= Activity =
In the records below, which lines include "assign"? Copy them.
☆ ☆ ☆ ☆ ☆
`src/rtl/core/dfs_pkg.sv`:
```
// Shared constants for the delimited field selector: register indexes, codes and defaults.
package dfs_pkg;

	// default width of the field counter
	localparam int FIELD_BITS_DEF = 16;

	// configuration port geometry
	localparam int CFG_INDEX_BITS = 3;
	localparam int CFG_DATA_BITS  = 32;
	localparam int RANGE_COUNT    = 4;
	localparam int RANGE_HALF     = 16;

	// register indexes
	localparam logic [CFG_INDEX_BITS-1:0] REG_DELIMITER  = 3'd0;
	localparam logic [CFG_INDEX_BITS-1:0] REG_WHITESPACE = 3'd1;
	localparam logic [CFG_INDEX_BITS-1:0] REG_KEEP_CHAR  = 3'd2;
	localparam logic [CFG_INDEX_BITS-1:0] REG_RANGE_0    = 3'd3;
	localparam logic [CFG_INDEX_BITS-1:0] REG_RANGE_1    = 3'd4;
	localparam logic [CFG_INDEX_BITS-1:0] REG_RANGE_2    = 3'd5;
	localparam logic [CFG_INDEX_BITS-1:0] REG_RANGE_3    = 3'd6;

	// character codes
	localparam logic [7:0] TAB_CODE     = 8'd9;
	localparam logic [7:0] NEWLINE_CODE = 8'd10;
	localparam logic [7:0] CR_CODE      = 8'd13;
	localparam logic [7:0] SPACE_CODE   = 8'd32;

	// range end that means "to the end of the line"
	localparam logic [RANGE_HALF-1:0] RANGE_OPEN_END = 16'hFFFF;

	// register reset values
	localparam logic [7:0]               DELIMITER_RST = 8'd9;
	localparam logic [8:0]               KEEP_CHAR_RST = 9'd256;
	localparam logic [CFG_DATA_BITS-1:0] RANGE_0_RST   = 32'd1;
	localparam logic [CFG_DATA_BITS-1:0] RANGE_N_RST   = 32'd0;

endpackage

```
`src/rtl/core/delimited_field_selector.sv`:
```
// Delimited field selector: splits text lines into fields and passes the selected ones.
//
// Usage:
//   Input channel (in_valid/in_stall) carries one beat per byte of a line, or a
//   line_end beat that closes the line. Output channel (out_valid/out_stall)
//   carries the selected field bytes, a tab before each further selected field,
//   and a newline with line_done set for every line_end beat.
//   Configuration (cfg_valid/cfg_ready) writes delimiter, whitespace mode, keep
//   character and four packed field ranges; write it only while the block is idle.
// Timing:
//   An accepted beat is held in the input stage, is decided there in one pass,
//   and its result (if any) is loaded into the output register as the beat
//   leaves the input stage.
//   Throughput is one beat per cycle while the output is not stalled, set by the
//   single decision stage that updates the field counter and line flags once per byte.
//   A beat that selects nothing frees its slot without a result.
// Reset:
//   arst_n clears both stages, the line state and loads the register defaults.
// Stall:
//   When out_stall holds a waiting result, the input stage holds its beat and
//   in_stall rises; nothing is dropped or repeated.
module delimited_field_selector #(
	parameter int FIELD_BITS = dfs_pkg::FIELD_BITS_DEF
) (
	input  logic                                clk,
	input  logic                                arst_n,
	// input byte channel
	input  logic                                in_valid,
	output logic                                in_stall,
	input  logic [7:0]                          char_code,
	input  logic                                line_end,
	// output byte channel
	output logic                                out_valid,
	input  logic                                out_stall,
	output logic [7:0]                          out_char,
	output logic                                line_done,
	// configuration write channel
	input  logic                                cfg_valid,
	output logic                                cfg_ready,
	input  logic [dfs_pkg::CFG_INDEX_BITS-1:0]  cfg_index,
	input  logic [dfs_pkg::CFG_DATA_BITS-1:0]   cfg_data
);

	localparam int CMP_W = (FIELD_BITS > dfs_pkg::RANGE_HALF) ? FIELD_BITS : dfs_pkg::RANGE_HALF;
	localparam logic [FIELD_BITS-1:0] FIELD_MAX = {FIELD_BITS{1'b1}};

	// configuration registers
	logic [7:0]                        delim_q;
	logic                              ws_mode_q;
	logic [8:0]                        keep_char_q;
	logic [dfs_pkg::CFG_DATA_BITS-1:0] range_q [dfs_pkg::RANGE_COUNT];

	// input stage
	logic       valid_s1;
	logic [7:0] char_s1;
	logic       end_s1;

	// line state
	logic [FIELD_BITS-1:0] field_idx_q;
	logic                  line_start_q;
	logic                  keep_whole_q;
	logic                  has_out_q;

	// output register
	logic       out_valid_q;
	logic [7:0] out_char_q;
	logic       line_done_q;

	// decision signals
	logic                  out_free;
	logic                  adv;
	logic                  keep_now;
	logic                  is_sep;
	logic [FIELD_BITS-1:0] idx_next;
	logic [FIELD_BITS-1:0] idx_used;
	logic                  sel;
	logic                  emit;
	logic [7:0]            emit_char;
	logic                  emit_done;

	assign cfg_ready = 1'b1;
	assign out_valid = out_valid_q;
	assign out_char  = out_char_q;
	assign line_done = line_done_q;

	// hand-off control: advance the input stage when the output slot is free
	assign out_free = !out_valid_q || !out_stall;
	assign adv      = valid_s1 && out_free;
	assign in_stall = valid_s1 && !out_free;

	// write configuration registers; ignore indexes beyond the list
	always_ff @(posedge clk or negedge arst_n) begin
		if (!arst_n) begin
			delim_q     <= dfs_pkg::DELIMITER_RST;
			ws_mode_q   <= 1'b0;
			keep_char_q <= dfs_pkg::KEEP_CHAR_RST;
			range_q[0]  <= dfs_pkg::RANGE_0_RST;
			range_q[1]  <= dfs_pkg::RANGE_N_RST;
			range_q[2]  <= dfs_pkg::RANGE_N_RST;
			range_q[3]  <= dfs_pkg::RANGE_N_RST;
		end else if (cfg_valid && cfg_ready) begin
			unique case (cfg_index)
				dfs_pkg::REG_DELIMITER:  delim_q     <= cfg_data[7:0];
				dfs_pkg::REG_WHITESPACE: ws_mode_q   <= cfg_data[0];
				dfs_pkg::REG_KEEP_CHAR:  keep_char_q <= cfg_data[8:0];
				dfs_pkg::REG_RANGE_0:    range_q[0]  <= cfg_data;
				dfs_pkg::REG_RANGE_1:    range_q[1]  <= cfg_data;
				dfs_pkg::REG_RANGE_2:    range_q[2]  <= cfg_data;
				dfs_pkg::REG_RANGE_3:    range_q[3]  <= cfg_data;
				default: ;
			endcase
		end
	end

	// capture an input beat when the stage is empty or advancing
	always_ff @(posedge clk or negedge arst_n) begin
		if (!arst_n) begin
			valid_s1 <= 1'b0;
		end else if (!in_stall) begin
			valid_s1 <= in_valid;
		end
	end

	always_ff @(posedge clk) begin
		if (in_valid && !in_stall) begin
			char_s1 <= char_code;
			end_s1  <= line_end;
		end
	end

	// classify the held byte
	always_comb begin
		keep_now = line_start_q ? (!keep_char_q[8] && (char_s1 == keep_char_q[7:0]))
		                        : keep_whole_q;
		if (ws_mode_q) begin
			is_sep = (char_s1 == dfs_pkg::SPACE_CODE) ||
			         ((char_s1 >= dfs_pkg::TAB_CODE) && (char_s1 <= dfs_pkg::CR_CODE));
		end else begin
			is_sep = (char_s1 == delim_q);
		end
		idx_next = (field_idx_q != FIELD_MAX) ? field_idx_q + 1'b1 : field_idx_q;
		idx_used = is_sep ? idx_next : field_idx_q;
	end

	// test the field index against the union of the ranges
	always_comb begin
		logic [CMP_W-1:0] idx_w;
		logic [CMP_W-1:0] lo_w;
		logic [CMP_W-1:0] hi_w;
		logic             open_end;
		idx_w = CMP_W'(idx_used);
		sel   = 1'b0;
		for (int r = 0; r < dfs_pkg::RANGE_COUNT; r++) begin
			lo_w     = CMP_W'(range_q[r][31:16]);
			hi_w     = CMP_W'(range_q[r][15:0]);
			open_end = (range_q[r][15:0] == dfs_pkg::RANGE_OPEN_END);
			if ((idx_w >= lo_w) && (open_end || (idx_w < hi_w))) begin
				sel = 1'b1;
			end
		end
	end

	// decide the result of the held beat
	always_comb begin
		emit_done = 1'b0;
		emit_char = char_s1;
		priority if (end_s1) begin
			emit      = 1'b1;
			emit_char = dfs_pkg::NEWLINE_CODE;
			emit_done = 1'b1;
		end else if (keep_now) begin
			emit = 1'b1;
		end else if (is_sep) begin
			emit      = sel && has_out_q;
			emit_char = dfs_pkg::TAB_CODE;
		end else begin
			emit = sel;
		end
	end

	// advance the line state
	always_ff @(posedge clk or negedge arst_n) begin
		if (!arst_n) begin
			field_idx_q  <= '0;
			line_start_q <= 1'b1;
			keep_whole_q <= 1'b0;
			has_out_q    <= 1'b0;
		end else if (adv) begin
			if (end_s1) begin
				field_idx_q  <= '0;
				line_start_q <= 1'b1;
				keep_whole_q <= 1'b0;
				has_out_q    <= 1'b0;
			end else begin
				line_start_q <= 1'b0;
				keep_whole_q <= keep_now;
				if (keep_now) begin
					has_out_q <= 1'b1;
				end else if (is_sep) begin
					field_idx_q <= idx_next;
				end else if (sel) begin
					has_out_q <= 1'b1;
				end
			end
		end
	end

	// load the output register, drop it once taken
	always_ff @(posedge clk or negedge arst_n) begin
		if (!arst_n) begin
			out_valid_q <= 1'b0;
		end else if (out_free) begin
			out_valid_q <= adv && emit;
		end
	end

	always_ff @(posedge clk) begin
		if (adv && emit) begin
			out_char_q  <= emit_char;
			line_done_q <= emit_done;
		end
	end

	// checks on the line state and hand-off
	a_line_end_clears : assert property (@(posedge clk) disable iff (!arst_n)
		adv && end_s1 |=> (field_idx_q == '0) && line_start_q && !has_out_q)
		else $error("line state not cleared after line end");

	a_index_monotonic : assert property (@(posedge clk) disable iff (!arst_n)
		adv && !end_s1 |=> field_idx_q >= $past(field_idx_q))
		else $error("field index went backwards within a line");

	a_stall_needs_beat : assert property (@(posedge clk) disable iff (!arst_n)
		in_stall |-> valid_s1 && out_valid_q && out_stall)
		else $error("input stalled without a held beat and blocked output");

	a_keep_after_start : assert property (@(posedge clk) disable iff (!arst_n)
		keep_whole_q |-> !line_start_q)
		else $error("keep flag set at line start");

	a_done_is_newline : assert property (@(posedge clk) disable iff (!arst_n)
		adv && end_s1 |=> out_valid_q && line_done_q && (out_char_q == dfs_pkg::NEWLINE_CODE))
		else $error("line end did not produce a newline result");

endmodule
```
☆ ☆ ☆ ☆ ☆
= Output of the task =
	assign cfg_ready = 1'b1;
	assign out_valid = out_valid_q;
	assign out_char  = out_char_q;
	assign line_done = line_done_q;
	assign out_free = !out_valid_q || !out_stall;
	assign adv      = valid_s1 && out_free;
	assign in_stall = valid_s1 && !out_free;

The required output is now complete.